Increased platelet sensitivity to ristocetin is predicted by the binding characteristics of a GPIb/IX determinant.

Platelets from patients with platelet-type von Willebrand disease (vWD) were used as immunogens for the production of murine monoclonal antibodies (MoAbs). One such MoAb, C-34, inhibited ristocetin-induced aggregation of patient or normal platelets, but not aggregation induced by other aggregating agents. As demonstrated by crossed-immunoelectrophoresis, C-34 recognized an epitope within the GPIb/IX complex. In indirect immunofluorescence studies on fresh platelets, the ratio of any of four different anti-GPIb MoAbs to one another was near unity (0.88-1.14) both for normals and for patients. In contrast, the ratio of the binding of C-34 to such a MoAb (AP-1) was 0.31 +/- 0.02 (means +/- SE) for normal platelets and significantly increased to 0.54 +/- 0.01 for patient platelets (P less than 0.001). In NP-40 lysates of 3H-labelled platelets, saturating concentrations of C-34 produced much fainter bands than did AS-2 or other anti-GPIb MoAbs in the GPIb and GPIX regions.

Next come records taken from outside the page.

==> src/osd_pkg.sv <==
package osd_pkg;
    localparam int unsigned CLK_HZ            = 100_000_000;
    // Byte addresses of the two registers on the APB port
    localparam logic [3:0]  ADDR_OSC_CTRL     = 4'h0;
    localparam logic [3:0]  ADDR_CLK_DIV      = 4'h4;
    // Unlock keys
    localparam logic [7:0]  KEY_HI_1          = 8'h78;
    localparam logic [7:0]  KEY_HI_2          = 8'h9a;
    localparam logic [7:0]  KEY_LO_1          = 8'h46;
    localparam logic [7:0]  KEY_LO_2          = 8'h57;
    // Oscillator control field positions
    localparam int unsigned CUR_LSB           = 12;
    localparam int unsigned NEW_LSB           = 8;
    localparam int unsigned CLOCK_SEL_LOCK_BIT       = 7;
    localparam int unsigned IO_LOCK_A_BIT        = 6;
    localparam int unsigned PLLLOCK_BIT       = 5;
    localparam int unsigned CF_BIT            = 3;
    localparam int unsigned PSLEEP_BIT        = 2;
    localparam int unsigned SECEN_BIT         = 1;
    localparam int unsigned SWREQ_BIT         = 0;
    // Clock divider field positions
    localparam int unsigned ROI_BIT           = 15;
    localparam int unsigned DOZE_LSB          = 12;
    localparam int unsigned DOZE_ENABLE_BIT         = 11;
    localparam int unsigned RC_POSTSCALER_LSB         = 8;
    localparam int unsigned USB_BRANCH_SYSCLK_DIV_LSB         = 6;
    localparam int unsigned PLL_ENABLE_BIT         = 5;
    localparam logic [15:0] CLK_DIV_RESET     = 16'h0100;
    localparam logic [15:0] CLK_DIV_WMASK     = 16'hffe0;
    // Source encodings
    localparam logic [2:0]  SRC_FRC           = 3'h0;
    localparam logic [2:0]  SRC_FRC_PLL       = 3'h1;
    localparam logic [2:0]  SRC_PRI           = 3'h2;
    localparam logic [2:0]  SRC_PRI_PLL       = 3'h3;
    localparam logic [2:0]  SRC_SEC           = 3'h4;
    localparam logic [2:0]  SRC_LOW_POWER_RC          = 3'h5;
    localparam logic [2:0]  SRC_RSVD          = 3'h6;
    localparam logic [2:0]  SRC_FRC_DIV       = 3'h7;
    localparam int unsigned SETTLE_CYCLES     = 10;
    localparam int unsigned CNT_W             = 4;
    typedef enum logic [1:0] {
        OSD_IDLE,
        OSD_WAIT_READY,
        OSD_SETTLE
    } osd_sw_state_t;
endpackage

==> src/osd_switch_fsm.sv <==
`timescale 1ns/1ps
module osd_switch_fsm
    import osd_pkg::*;
(
    input  wire logic       clock,
    input  wire logic       rst_n,
    input  wire logic       start,
    input  wire logic [2:0] new_src,
    input  wire logic [2:0] cur_src,
    input  wire logic       src_ready,
    input  wire logic       new_src_tick,
    output logic            valid_switch,
    output logic            abort,
    output logic            done
);
    osd_sw_state_t          state_reg;
    osd_sw_state_t          state_next;
    logic [CNT_W-1:0]       cnt_reg;
    logic [CNT_W-1:0]       cnt_next;
    wire                    same_src = (new_src == cur_src);
    wire                    last_tick = new_src_tick &&
        (cnt_reg == CNT_W'(SETTLE_CYCLES - 1));

    always_comb
    begin
        state_next   = state_reg;
        cnt_next     = cnt_reg;
        valid_switch = 1'b0;
        abort        = 1'b0;
        done         = 1'b0;
        case (state_reg)
            OSD_IDLE:
            begin
                if (start && same_src)
                    abort = 1'b1;
                else if (start)
                begin
                    valid_switch = 1'b1;
                    state_next   = OSD_WAIT_READY;
                end
            end
            OSD_WAIT_READY:
            begin
                cnt_next = '0;
                if (src_ready)
                    state_next = OSD_SETTLE;
            end
            OSD_SETTLE:
            begin
                if (last_tick)
                begin
                    done       = 1'b1;
                    state_next = OSD_IDLE;
                end
                else if (new_src_tick)
                    cnt_next = cnt_reg + 1'b1;
            end
            default:
                state_next = OSD_IDLE;
        endcase
    end

    always_ff @(posedge clock or negedge rst_n)
    begin
        if (!rst_n)
        begin
            state_reg <= OSD_IDLE;
            cnt_reg   <= '0;
        end
        else
        begin
            state_reg <= state_next;
            cnt_reg   <= cnt_next;
        end
    end
endmodule // osd_switch_fsm

==> src/osd_top.sv <==
// Contract
// [RULE1] Software clock switching allowed only when switch-mode cfg upper bit is zero.
// [RULE2] Fail-safe monitor active only when both switch-mode cfg bits are zero.
// [RULE3] Power-on source comes from the initial source cfg field.
// [RULE4] Unprogrammed device starts on divided fast RC, code 111.
// [RULE5] Read-only current-source field reports active clock; 110 reserved.
// [RULE6] Writable new-source field holds the requested next source.
// [RULE7] Reset loads new-source field from initial source cfg.
// [RULE8] Clock lock is set-only; locks selection only while monitor applies.
// [RULE9] I/O lock changes only after unlock; one-way cfg forbids clearing.
// [RULE10] PLL lock reads 1 when locked or timer expired, else 0. Code has no timer: reads 1 only when locked in a PLL mode with PLL enabled.
// [RULE11] PLL lock cleared on valid switch and in non-PLL modes.
// [RULE12] Clock-fail flag set by monitor, clear-only by software, resets 0. Code also clears it on a valid switch.
// [RULE13] Primary sleep enable keeps primary oscillator running in sleep.
// [RULE14] Secondary enable bit turns the 32 kHz oscillator on or off. Code keeps it on while SRC_SEC is the active source, whatever the bit.
// [RULE15] Writing switch request starts switch; hardware clears it when done.
// [RULE16] Recover-on-interrupt lets any interrupt clear doze enable.
// [RULE17] Doze ratio code n gives CPU to peripheral ratio 1:2^n.
// [RULE18] Doze ratio applies only while doze enable is set, else 1:1.
// [RULE19] RC postscaler divides fast RC by 1..64, code 111 by 256.
// [RULE20] USB-branch divider divides 32 MHz branch by 1, 2, 4, 8.
// [RULE21] Software avoids divide-by-4 and 8 while USB is enabled.
// [RULE22] PLL enable bit switches the 96 MHz PLL on or off.
// [RULE23] Byte writes need key pairs 78h,9Ah high and 46h,57h low.
// [RULE24] Same source aborts; else start, wait ready plus 10 clocks, switch.
// [RULE25] With switching disabled, request stays 0 and selection is fixed.
//
// Implementation choices: the address map and the APB interface to the registers.
`timescale 1ns/1ps
module osd_top
    import osd_pkg::*;
(
    input  wire logic        clock,
    input  wire logic        rst_n,
    input  wire logic        psel,
    input  wire logic        penable,
    input  wire logic        pwrite,
    input  wire logic [31:0] paddr,
    input  wire logic [31:0] pwdata,
    input  wire logic [3:0]  pstrb,
    output logic             pready,
    output logic [31:0]      prdata,
    output logic             pslverr,
    input  wire logic [1:0]  switch_monitor_cfg,
    input  wire logic [1:0]  primary_mode_cfg,
    input  wire logic [2:0]  initial_source_cfg,
    input  wire logic        io_lock_one_way_cfg,
    input  wire logic        pll_locked_pin,
    input  wire logic        osc_ready_pin,
    input  wire logic        new_src_clk_pin,
    input  wire logic        clock_failure_pin,
    input  wire logic        sleep_mode,
    input  wire logic        interrupt_event,
    input  wire logic        usb_enabled,
    output logic [2:0]       active_source,
    output logic             fail_safe_monitor,
    output logic             primary_osc_on,
    output logic             secondary_osc_on,
    output logic             pll_on,
    output logic             io_lock_a,
    output logic [2:0]       doze_ratio_log2,
    output logic [7:0]       rc_divisor_m1,
    output logic [2:0]       usb_branch_div_log2,
    output logic             usb_div_misuse
);
    logic [2:0]  cur_reg;
    logic [2:0]  new_reg;
    logic        clock_sel_lock_reg;
    logic        io_lock_a_reg;
    logic        plllock_reg;
    logic        cf_reg;
    logic        psleep_reg;
    logic        secen_reg;
    logic        swreq_reg;
    logic [15:0] div_reg;
    logic [1:0]  key_hi_reg;
    logic [1:0]  key_lo_reg;
    logic        init_reg;
    logic [2:0]  sync_a_reg;
    logic [2:0]  sync_b_reg;
    logic        tick_prev_reg;
    logic        valid_switch;
    logic        sw_abort;
    logic        sw_done;

    function automatic logic is_pll(input logic [2:0] s);
        return (s == SRC_PRI_PLL) || (s == SRC_FRC_PLL);
    endfunction

    // APB decode
    wire acc       = psel && penable;
    wire wr        = acc && pwrite;
    wire rd_setup  = psel && !penable && !pwrite;
    wire hit_osc   = (paddr[31:0] == {28'h0, ADDR_OSC_CTRL});
    wire hit_div   = (paddr[31:0] == {28'h0, ADDR_CLK_DIV});
    wire mapped    = hit_osc || hit_div;
    wire wr_osc    = wr && hit_osc;
    wire wr_div    = wr && hit_div;
    wire [7:0] wlo = pwdata[7:0];
    wire [7:0] whi = pwdata[15:8];
    wire lane_lo   = wr_osc && pstrb[0];
    wire lane_hi   = wr_osc && pstrb[1];

    // Unlock key tracking
    wire hi_key1   = lane_hi && (whi == KEY_HI_1);
    wire hi_key2   = lane_hi && (whi == KEY_HI_2) && key_hi_reg[0];
    wire hi_open   = key_hi_reg[1];
    wire lo_key1   = lane_lo && (wlo == KEY_LO_1);
    wire lo_key2   = lane_lo && (wlo == KEY_LO_2) && key_lo_reg[0];
    wire lo_open   = key_lo_reg[1];
    wire hi_write  = lane_hi && hi_open; // RULE23
    wire lo_write  = lane_lo && lo_open; // RULE23

    // Configuration decode
    wire sw_enable = !switch_monitor_cfg[1]; // RULE1
    assign fail_safe_monitor = (switch_monitor_cfg == 2'b00); // RULE2
    wire sel_locked = clock_sel_lock_reg && fail_safe_monitor; // RULE8

    // Synchronised pins: [0]=pll lock [1]=osc ready [2]=new clk
    wire [2:0] pins_async = {new_src_clk_pin, osc_ready_pin,
                             pll_locked_pin};
    wire pll_lock_s = sync_b_reg[0];
    wire osc_rdy_s  = sync_b_reg[1];
    wire tick       = sync_b_reg[2] && !tick_prev_reg;
    wire fail_s;
    logic [1:0] fail_sync_reg;
    assign fail_s = fail_sync_reg[1];

    wire src_ready = is_pll(new_reg) ? (pll_lock_s && div_reg[PLL_ENABLE_BIT])
                                     : osc_rdy_s;
    wire start = swreq_reg && sw_enable && !sel_locked;

    osd_switch_fsm u_fsm (
        .clock        (clock),
        .rst_n        (rst_n),
        .start        (start),
        .new_src      (new_reg),
        .cur_src      (cur_reg),
        .src_ready    (src_ready),
        .new_src_tick (tick),
        .valid_switch (valid_switch),
        .abort        (sw_abort),
        .done         (sw_done)
    ); // RULE24

    // Register images
    wire [15:0] osc_image = {1'b0, cur_reg, 1'b0, new_reg, clock_sel_lock_reg,
                             io_lock_a_reg, plllock_reg, 1'b0, cf_reg,
                             psleep_reg, secen_reg, swreq_reg};
    wire [15:0] rd_sel = hit_osc ? osc_image :
                         hit_div ? div_reg : 16'h0000;

    always_ff @(posedge clock or negedge rst_n)
    begin
        if (!rst_n)
        begin
            sync_a_reg    <= '0;
            sync_b_reg    <= '0;
            fail_sync_reg <= '0;
            tick_prev_reg <= 1'b0;
        end
        else
        begin
            sync_a_reg    <= pins_async;
            sync_b_reg    <= sync_a_reg;
            fail_sync_reg <= {fail_sync_reg[0], clock_failure_pin};
            tick_prev_reg <= sync_b_reg[2];
        end
    end

    // Key sequence: second key must be the next write to the same byte lane after the first
    always_ff @(posedge clock or negedge rst_n)
    begin
        if (!rst_n)
        begin
            key_hi_reg <= 2'b00;
            key_lo_reg <= 2'b00;
        end
        else
        begin
            if (lane_hi)
                key_hi_reg <= {hi_key2, hi_key1 && !hi_open}; // RULE23
            if (lane_lo)
                key_lo_reg <= {lo_key2, lo_key1 && !lo_open}; // RULE23
        end
    end

    // Strap capture after reset release
    always_ff @(posedge clock or negedge rst_n)
    begin
        if (!rst_n)
        begin
            init_reg <= 1'b1;
            cur_reg  <= SRC_FRC_DIV; // RULE4
            new_reg  <= SRC_FRC_DIV;
        end
        else if (init_reg)
        begin
            init_reg <= 1'b0;
            cur_reg  <= initial_source_cfg; // RULE3 RULE5
            new_reg  <= initial_source_cfg; // RULE7
        end
        else
        begin
            if (sw_done)
                cur_reg <= new_reg; // RULE24 RULE5
            if (hi_write && !sel_locked)
                new_reg <= whi[NEW_LSB-8 +: 3]; // RULE6
        end
    end

    always_ff @(posedge clock or negedge rst_n)
    begin
        if (!rst_n)
        begin
            clock_sel_lock_reg <= 1'b0;
            io_lock_a_reg  <= 1'b0;
            cf_reg      <= 1'b0; // RULE12
            psleep_reg  <= 1'b0;
            secen_reg   <= 1'b0;
            swreq_reg   <= 1'b0;
            plllock_reg <= 1'b0;
        end
        else
        begin
            if (lo_write && wlo[CLOCK_SEL_LOCK_BIT])
                clock_sel_lock_reg <= 1'b1; // RULE8
            if (lo_write && (wlo[IO_LOCK_A_BIT] ||
                !(io_lock_one_way_cfg && io_lock_a_reg)))
                io_lock_a_reg <= wlo[IO_LOCK_A_BIT]; // RULE9
            if (fail_safe_monitor && fail_s)
                cf_reg <= 1'b1; // RULE12
            else if (valid_switch ||
                     (lo_write && !wlo[CF_BIT]))
                cf_reg <= 1'b0; // RULE12
            if (lo_write)
            begin
                psleep_reg <= wlo[PSLEEP_BIT];
                secen_reg  <= wlo[SECEN_BIT];
            end
            if (!sw_enable)
                swreq_reg <= 1'b0; // RULE25
            else if (sw_done || sw_abort)
                swreq_reg <= 1'b0; // RULE15
            else if (lo_write && wlo[SWREQ_BIT])
                swreq_reg <= 1'b1; // RULE15
            plllock_reg <= !valid_switch && is_pll(cur_reg) &&
                           div_reg[PLL_ENABLE_BIT] && pll_lock_s; // RULE10 RULE11
        end
    end

    // Clock divider register
    always_ff @(posedge clock or negedge rst_n)
    begin
        if (!rst_n)
            div_reg <= CLK_DIV_RESET;
        else
        begin
            if (wr_div)
            begin
                if (pstrb[0])
                    div_reg[7:0] <= pwdata[7:0] & CLK_DIV_WMASK[7:0];
                if (pstrb[1])
                    div_reg[15:8] <= pwdata[15:8];
            end
            if (interrupt_event && div_reg[ROI_BIT])
                div_reg[DOZE_ENABLE_BIT] <= 1'b0; // RULE16
        end
    end

    always_ff @(posedge clock or negedge rst_n)
    begin
        if (!rst_n)
            prdata <= 32'h0000_0000;
        else if (rd_setup)
            prdata <= {16'h0000, rd_sel};
    end

    assign pready  = 1'b1;
    assign pslverr = acc && !mapped;

    // Clock tree controls
    assign active_source    = cur_reg;
    assign primary_osc_on   = (is_pll(cur_reg) || cur_reg == SRC_PRI) &&
                              (!sleep_mode || psleep_reg); // RULE13
    assign secondary_osc_on = secen_reg || cur_reg == SRC_SEC; // RULE14
    assign pll_on           = div_reg[PLL_ENABLE_BIT]; // RULE22
    assign io_lock_a        = io_lock_a_reg;
    assign doze_ratio_log2  = div_reg[DOZE_ENABLE_BIT] ?
                              div_reg[DOZE_LSB +: 3] : 3'h0; // RULE17 RULE18
    wire [2:0] rc_code      = div_reg[RC_POSTSCALER_LSB +: 3];
    assign rc_divisor_m1    = (rc_code == 3'h7) ? 8'hff :
                              8'((9'h001 << rc_code) - 9'h001); // RULE19
    assign usb_branch_div_log2 = {1'b0, div_reg[USB_BRANCH_SYSCLK_DIV_LSB +: 2]}; // RULE20
    assign usb_div_misuse   = usb_enabled &&
                              div_reg[USB_BRANCH_SYSCLK_DIV_LSB + 1]; // RULE21
endmodule // osd_top
==> config.mk <==
export PLATFORM = sky130hd
export DESIGN_NAME = osd_top
export DESIGN_NICKNAME = d
export VERILOG_FILES = /design/src/osd_pkg.sv /design/src/osd_switch_fsm.sv /design/src/osd_top.sv
export SDC_FILE = /design/constraint.sdc
export NUM_CORES = 1
export LEC_CHECK = 0
export ABC_AREA = 1
export BUFFER_PORTS_ARGS = -buffer_cell sky130_fd_sc_hd__buf_4
export CORE_AREA = 4 4 107 109
export DETAILED_ROUTE_END_ITERATION = 8
export DIE_AREA = 0 0 111 113
export PLACE_DENSITY = 0.56
export SKIP_LAST_GASP = 1
export SLEW_MARGIN = 10
export SYNTH_ARGS = -nofsm -noshare
export SYNTH_HDL_FRONTEND = slang
export SYNTH_SLANG_ARGS = --single-unit
==> constraint.sdc <==
create_clock -name clock -period 1.9 [get_ports clock]
set_input_delay 0.095 -clock clock [delete_from_list [all_inputs] [get_ports clock]]
set_output_delay 0.095 -clock clock [all_outputs]
set_load 0.01 [all_outputs]
; ---- Word level (Yosys, flattened, before mapping)
; Index checks and enable logic that the tools add are counted.
[classes]
muxes = 33
n_reduce_logical = 75
n_addsub = 2
shifts = 1
eq_ne = 22
[op_table]
columns = cell, count
row1 = $logic_and 1x1->1, 39
row2 = $eq 32x3->1 const B, 1
row3 = $logic_not 32->1, 1
row4 = $mux 16, 2
row5 = $eq 8x7->1 const B, 3
row6 = $mux 8, 2
row7 = $mux 3, 5
row8 = $mux 1, 14
row9 = $logic_not 1->1, 12
row10 = $mux 12, 1
row11 = $mux 4, 3
row12 = $reduce_bool 2->1, 6
row13 = $eq 3x2->1 const B, 3
row14 = $logic_or 1x1->1, 9
row15 = $eq 8x8->1 const B, 1
row16 = $mux 2, 4
row17 = $pmux 4 s2, 1
row18 = $shl 1x3->8 const A, 1
row19 = $sub 8x1->8 const B, 1
row20 = $eq 3x1->1 const B, 2
row21 = $eq 3x3->1 const B, 2
row22 = $ne 2x1->1 const B, 3
row23 = $ne 2x2->1 const B, 3
row24 = $pmux 2 s3, 1
row25 = other kinds (10), 13
[totals]
in_bits = 88
regBits = 60
elab_cells = 155
out_inout_bits = 57

; ---- Logic depth before layout (Yosys ltp)
[depth]
ltp_word = 11
depth_mapped = 10

; ---- By module
; Synthesis repeated with hierarchy kept, for this count alone.
[hier_totals]
hier_cells = 387
hier_area_um2 = 3135.5
[by_module_without_submodules]
columns = module, cells_each, instances, area_per_inst_um2
row1 = osd_top, 321, 1, 2686.3
row2 = osd_switch_fsm, 66, 1, 449.2

; ---- Least setup slack after synthesis
; No wires, ideal clock.
[synth_path]
path_kind = register -> register
startpoint = reg cur_reg[0] (netlist: active_source[0])
endpoint = reg plllock_reg
t_required_ns = 1.812
slack_ns = 0.620
arrival_ns = 1.192
period_less_slack_ns = 1.280
stages_incl_launch_ff = 6
setup_ns = 0.088
path_cell_list = dfstp_2 -> inv_1 -> nand2_1 -> nand4_1 -> o21ai_0 -> nor3b_1
[synth_via]
elab_chain_cells = 8
elab_cells_between_ends = 11
classes_between = eq/ne (3) / mux (2) / reduce/logical (6)
[synth_lines]
columns = item, line_no
row1 = from (decl), osd_top.sv:66  ; logic [2:0] cur_reg;
row2 = from (signal assigned), osd_top.sv:200  ; cur_reg <= initial_source_cfg;
row3 = from (signal assigned), osd_top.sv:206  ; cur_reg <= new_reg;
row4 = $eq 3x3->1, osd_switch_fsm.sv:20  ; wire same_src = (new_src == cur_src);
row5 = $logic_and 1x1->1, osd_switch_fsm.sv:34  ; if (start && same_src)
row6 = $mux 1, osd_switch_fsm.sv:34
row7 = $mux 1, osd_switch_fsm.sv:31  ; case (state_reg)
row8 = $logic_not 1->1, osd_top.sv:247  ; plllock_reg <= !valid_switch && is_pll(cur_reg) &&
row9 = $logic_and 1x1->1 * (2 in series), osd_top.sv:247
row10 = $logic_and 1x1->1 *, osd_top.sv:248  ; div_reg[PLL_ENABLE_BIT] && pll_lock_s;
row11 = to (signal assigned), osd_top.sv:247
row12 = to (decl), osd_top.sv:70  ; logic plllock_reg;
; Every way passes the cells marked *; elsewhere a longest branch is shown, timed or not.
; A chain may end at the register's enable or synchronous reset.

; ---- Worst setup path in the final report
[layout_path]
startpoint = in paddr[15]
endpoint = reg io_lock_a_reg (netlist: io_lock_a)
[layout_via]
elab_chain_cells = 5
[layout_lines]
columns = item, line_no
row1 = from (decl), osd_top.sv:38  ; input wire logic [31:0] paddr,
row2 = $logic_not 32->1, osd_top.sv:94  ; wire hit_osc = (paddr[31:0] == {28'h0, ADDR_OSC_CTRL});
row3 = $logic_and 1x1->1, osd_top.sv:97  ; wire wr_osc = wr && hit_osc;
row4 = $logic_and 1x1->1, osd_top.sv:101  ; wire lane_lo = wr_osc && pstrb[0];
row5 = $logic_and 1x1->1, osd_top.sv:112  ; wire lo_write = lane_lo && lo_open;
row6 = $logic_and 1x1->1, osd_top.sv:228  ; if (lo_write && (wlo[IO_LOCK_A_BIT] ||
row7 = to (signal assigned), osd_top.sv:230  ; io_lock_a_reg <= wlo[IO_LOCK_A_BIT];
row8 = to (decl), osd_top.sv:69  ; logic io_lock_a_reg;
; No other way between the ends.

In contrast to the other anti-GPIb MoAbs, C-34 did not bind to the purified 125I-labelled glycocalicin fragment of GPIb, to the glycocalicin derivative identified by crossed-immunoelectrophoresis, or to the amino-terminal approximately 40 kDa portion of GPIb alpha cleaved from 3H-labelled platelets by trypsin. C-34 appears to be the first MoAb that is quantitatively informative in identifying the abnormal platelets in platelet-type vWD. The observed differences between the patient and normal platelets may reflect an abnormality in the primary structure of the GPIb/IX complex. Alternatively, patient platelets may have an abnormality of other structures near this region that impose less of a steric hindrance upon binding of antibody to the C-34 epitope.